1) Ben Zimmer has tracked down the history of supercalifragilisticexpialidocious, which is a lot more interesting than you might think (there was a song called “Supercalafajalistickespialadojus” in 1949, and supercaliflawjalisticexpialadoshus was created—or said to have been created—by Helen Herman a couple of decades earlier); you can read all about it at Visual Thesaurus or the Boston Globe.
2) From an early story by Fazil Iskander (Russian below the cut):
[My crazy uncle] spoke mainly in Abkhaz, but he cursed in two languages, Russian and Turkish. Apparently, combinations of words were engraved in his memory according to their degree of incandescence, and one can conclude that Russians and Turks, in moments of wrath, emit expressions of approximately the same emotional saturation.

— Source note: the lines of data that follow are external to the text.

This is an optimization exercise on Yosys and OpenROAD, whose aim is small area and a short achievable clock period, not a production implementation. The RTL was checked by simulation tests, not by an equivalence proof against the original design.

==> inputs of exp/amber <==
==> flow/design.v (excerpt) <==
module usb_capture_top (
    input  logic                   clk_120mhz,
    input  logic                   rst_n,
    input  usb_pkt_pkg::byte_t     host_data_i,
    input  logic                   host_valid_i,
    input  logic                   host_sop_i,
    input  logic                   host_eop_i,
    input  logic                   host_crc_ok_i,
    input  usb_pkt_pkg::byte_t     dev_data_i,
    input  logic                   dev_valid_i,
    input  logic                   dev_sop_i,
    input  logic                   dev_eop_i,
    input  logic                   dev_crc_ok_i,
    input  logic                   rd_req_i,
    output usb_pkt_pkg::byte_t     rd_data_o,
    output logic                   rd_sop_o,
    output logic                   rd_eop_o,
    output usb_pkt_pkg::dir_t      rd_dir_o,
    output usb_pkt_pkg::ts_short_t rd_ts_o,
    output logic                   rd_valid_o,
    output logic                   rd_empty_o,
    input  usb_pkt_pkg::byte_t     cmd_data_i,
    input  logic                   cmd_valid_i,
    output usb_pkt_pkg::byte_t     resp_data_o,
    output logic                   resp_valid_o
);
==> module capture_fifo, before the edit <==
module capture_fifo (
    input  logic                   clk_120mhz,
    input  logic                   rst_n,
    input  logic                   wr_valid_i,
    input  usb_pkt_pkg::byte_t     wr_data_i,
    input  logic                   wr_sop_i,
    input  logic                   wr_eop_i,
    input  usb_pkt_pkg::dir_t      wr_dir_i,
    input  usb_pkt_pkg::ts_short_t wr_ts_i,
    input  logic                   rd_req_i,
    output usb_pkt_pkg::byte_t     rd_data_o,
    output logic                   rd_sop_o,
    output logic                   rd_eop_o,
    output usb_pkt_pkg::dir_t      rd_dir_o,
    output usb_pkt_pkg::ts_short_t rd_ts_o,
    output logic                   rd_valid_o,
    output logic                   empty_o,
    output logic                   empty_int_o,   
    output logic                   overflow_o,
    output usb_pkt_pkg::cnt16_t    pkt_count_o
);
    localparam int DEPTH = 64;
    localparam int W     = usb_pkt_pkg::ENTRY_W;
    logic [W-1:0] row [0:DEPTH-1];
    logic [W-1:0] wr_entry;
    logic [7:0]   lo_q;
    logic [8:0]   hi_q;
    logic         inc, dec;
    logic         empty_next;
    logic         shift_next;  
    logic         empty;
    logic         nonempty_q;  
    logic [7:0]   lo_next;
    logic [8:0]   hi_next;
    logic [DEPTH-1:0] move_q;  
    logic         full;
    logic         wr_accept;
    logic         rd_fire;
    logic         drop_q;
    logic [DEPTH-1:0] sel_w, sel_s, sel_h;
    assign full      = hi_q[8];
    assign wr_accept = wr_valid_i & ~full & (~drop_q | wr_sop_i);
    assign empty     = hi_q[0] & lo_q[0];
    assign rd_fire   = rd_req_i & ~empty;
    assign empty_next = ~wr_accept & (empty | (rd_req_i & hi_q[0] & lo_q[1]));
    assign shift_next = rd_fire | empty_next;
    assign empty_o   = ~nonempty_q;
    assign empty_int_o = empty;
    assign inc       = wr_accept & ~rd_fire;
    assign dec       = rd_fire & ~wr_accept;
    assign wr_entry  = {wr_dir_i, wr_sop_i, wr_eop_i, wr_ts_i, wr_data_i};
    always_comb begin
        lo_next = lo_q;
        hi_next = hi_q;
        if (inc) begin
            lo_next = {lo_q[6:0], lo_q[7]};
            if (lo_q[7]) hi_next = {hi_q[7:0], 1'b0};
        end else if (dec) begin
            lo_next = {lo_q[0], lo_q[7:1]};
            if (lo_q[0]) hi_next = {1'b0, hi_q[8:1]};
        end
    end
    always_ff @(posedge clk_120mhz) begin
        for (int i = 0; i < DEPTH; i++) begin
            move_q[i] <= shift_next & ~(hi_next[i / 8] & lo_next[i % 8]);
        end
    end
    always_comb begin
        for (int i = 0; i < DEPTH; i++) begin
            sel_w[i] = hi_q[i / 8] & lo_q[i % 8];
            sel_s[i] = move_q[i];
            sel_h[i] = ~sel_w[i] & ~move_q[i];
        end
    end
    logic [W-1:0] wr_entry_n;
    logic [DEPTH-1:0] sel_w_n;
    logic [W-1:0] row_d [0:DEPTH-1];
    assign wr_entry_n = ~wr_entry;
    assign sel_w_n    = ~sel_w;
    for (genvar i = 0; i < DEPTH; i++) begin : g_row
        for (genvar j = 0; j < W; j++) begin : g_bit
            capture_fifo_bit u_bit (
                .hold_i   (sel_h[i]),
                .own_i    (row[i][j]),
                .shift_i  (sel_s[i]),
                .upper_i  ((i == DEPTH - 1) ? wr_entry[j] : row[(i + 1) % DEPTH][j]),
                .sel_w_n_i(sel_w_n[i]),
                .wr_n_i   (wr_entry_n[j]),
                .d_o      (row_d[i][j])
            );
        end
    end
    always_ff @(posedge clk_120mhz) begin
        for (int i = 0; i < DEPTH; i++) begin
            row[i] <= row_d[i];
        end
    end
    assign rd_dir_o  = usb_pkt_pkg::dir_t'(row[0][W-1]);
    assign rd_sop_o  = row[0][W-2];
    assign rd_eop_o  = row[0][W-3];
    assign rd_ts_o   = row[0][usb_pkt_pkg::BYTE_W +: usb_pkt_pkg::TS_SHORT_W];
    assign rd_data_o = row[0][usb_pkt_pkg::BYTE_W-1:0];
    always_ff @(posedge clk_120mhz or negedge rst_n) begin
        if (!rst_n) begin
            lo_q        <= 8'd1;
            hi_q        <= 9'd1;
            nonempty_q  <= 1'b0;
            drop_q      <= 1'b0;
            overflow_o  <= 1'b0;
            pkt_count_o <= '0;
            rd_valid_o  <= 1'b0;
        end else begin
            rd_valid_o <= rd_fire;
            lo_q       <= lo_next;
            hi_q       <= hi_next;
            nonempty_q <= ~empty_next;
            if (wr_valid_i) begin
                if (full) begin
                    drop_q     <= 1'b1;
                    overflow_o <= 1'b1;
                end else if (wr_sop_i) begin
                    drop_q <= 1'b0;
                end
            end
            if (wr_accept && wr_eop_i) begin
                pkt_count_o <= pkt_count_o + 1'b1;
            end
        end
    end
endmodule
==> flow/config.mk <==
export PLATFORM = sky130hd
export DESIGN_NAME = usb_capture_top
export DESIGN_NICKNAME = usb_capture_top
export VERILOG_FILES = /design/flow/design.v
export SDC_FILE = /design/flow/constraint.sdc
export NUM_CORES = 4
export LEC_CHECK = 0
export CAP_MARGIN = 20
export CORE_MARGIN = 2
export CORE_UTILIZATION = 60
export CTS_CLUSTER_DIAMETER = 90
export CTS_CLUSTER_SIZE = 28
export SETUP_SLACK_MARGIN = 2.3
export SLEW_MARGIN = 20
export SYNTH_HIERARCHICAL = 1
export TNS_END_PERCENT = 100
==> flow/constraint.sdc <==
create_clock -name core_clock -period 4.0 [get_ports {clk_120mhz}]
set_input_delay 0.8000 -clock core_clock [delete_from_list [all_inputs] [get_ports {clk_120mhz}]]
set_output_delay 0.8000 -clock core_clock [all_outputs]
set_load 0.01 [all_outputs]
run.sh (not shown) runs the stock make flow with config.mk's settings and CLKGATE_MAP_FILE= SYNTH_SCRIPT=/design/flow/synth_recipe.tcl, a recipe that flattens the netlist after the stock synthesis.
==> inputs of exp/garnet, as changes to exp/amber <==
--- a/flow/design.v
+++ b/flow/design.v
@@ -189,9 +189,4 @@
         end
     end
-    always_ff @(posedge clk_120mhz) begin
-        for (int i = 0; i < DEPTH; i++) begin
-            move_q[i] <= shift_next & ~(hi_next[i / 8] & lo_next[i % 8]);
-        end
-    end
     always_comb begin
         for (int i = 0; i < DEPTH; i++) begin
@@ -233,4 +228,5 @@
             lo_q        <= 8'd1;
             hi_q        <= 9'd1;
+            move_q      <= '0;
             nonempty_q  <= 1'b0;
             drop_q      <= 1'b0;
@@ -242,4 +238,7 @@
             lo_q       <= lo_next;
             hi_q       <= hi_next;
+            for (int i = 0; i < DEPTH; i++) begin
+                move_q[i] <= shift_next & ~(hi_next[i / 8] & lo_next[i % 8]);
+            end
             nonempty_q <= ~empty_next;
             if (wr_valid_i) begin
- CORE_UTILIZATION: 60 -> 70
- SETUP_SLACK_MARGIN: 2.3 -> 2.0
==> results.toml <==
[sta]
slew-limit-headroom = 0.362
worstMarginPinSlew_ps = 957

[synthesis]
synthArstFlopShare = 0.0478
synthesis.area_sq_um = 64800

[outcome]
status = "finished clean"

[final_layout]
area_delta_synth_final_pct = 17.0

[worst_setup_path]
cp_num_cells = 2
cp_cell_sequence = "inv_1 -> buf_2"

[cts]
ctsResizeCount = 574

[placement]
dp_slack_ps = 797

[global_routing]
met1_usage = 0.522

[pwr]
power_clock_mw = 9.58
-- figures above: exp/amber

==> results.toml <==
[outcome]
status = "finished clean"

[placement]
dp_slack_ps = 915
port_buffers = 73

[synthesis]
synthesis.area_sq_um = 65100
synthArstFlopShare = 0.0811

[pwr]
p_sw_mw = 30.2
power_clock_mw = 9.48

[final_layout]
clk_share = 0.0300
area_delta_synth_final_pct = 9.79

[cts]
ctsResizeCount = 287

[worst_setup_path]
cp_num_cells = 1
slowest_stage = "dfrtp_2"
cp_cell_sequence = "buf_6"

[sta]
fin_crit_ps = 2120
slew-limit-headroom = 0.209
rsz0062_at_grt = "yes"

[global_routing]
met1_usage = 0.491
-- figures above: exp/garnet

==> static timing again, ports no longer ideal <==
Ports are ideal in the flow. The routed layouts listed here were re-timed in OpenROAD. Step 1: set_driving_cell puts a clkbuf_16 on clk_120mhz and a buf_2 on each other input, an assumption about the parent block. Step 2, shift: input delay + t, output delay - t, t = (earliest + latest rising clock arrival at the registers) / 2. This alone moves slack from input paths to output paths. a / b / c = no drivers / after step 1 / after step 2; a / b = the first two.
run	shift t [ns]	setup slack, ns	slew at the worst register clock pin (ns)
exp/amber	0.766	1.840 / 1.763 / 1.517	0.12 / 0.12
exp/garnet	0.760	1.879 / 1.809 / 1.300	0.11 / 0.11
After both steps every run listed still meets setup and hold. For exp/garnet, which loses most, drivers alone change the setup slack by -0.070 ns; drivers and shift together by -0.579 ns.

3. I was recently listening to Andrew Hill’s infectious tune “Catta” (here from Bobby Hutcherson’s great 1965 record Dialogue), and I discovered that Eric Thacker wrote in Essential Jazz Records, Vol. 2: Modernism to Postmodernism (which I would recommend to any jazz fan): “Commentators have made too much of Hill’s Haitian infancy (in fact he grew up in Chicago and learned his jazz there), but his title Catta – a Port au Prince dialect – is his own acknowledgment of origin.” But I can find no indication that there is any such dialect; of course, Thacker might have meant “dialect word,” but that doesn’t get me anywhere either. So if anyone can provide further information, please do so. [It turns out it’s a Haitian drum; see Jeff’s comment below.]
The original Iskander quote:
Говорил он в основном по-абхазски, но ругался на двух языках: по-русски и по-турецки. По-видимому, сочетания слов в память ему врезались по степени накала. Отсюда можно заключить, что русские и турки в минуту гнева выдают выражения примерно одинаковой эмоциональной насыщенности.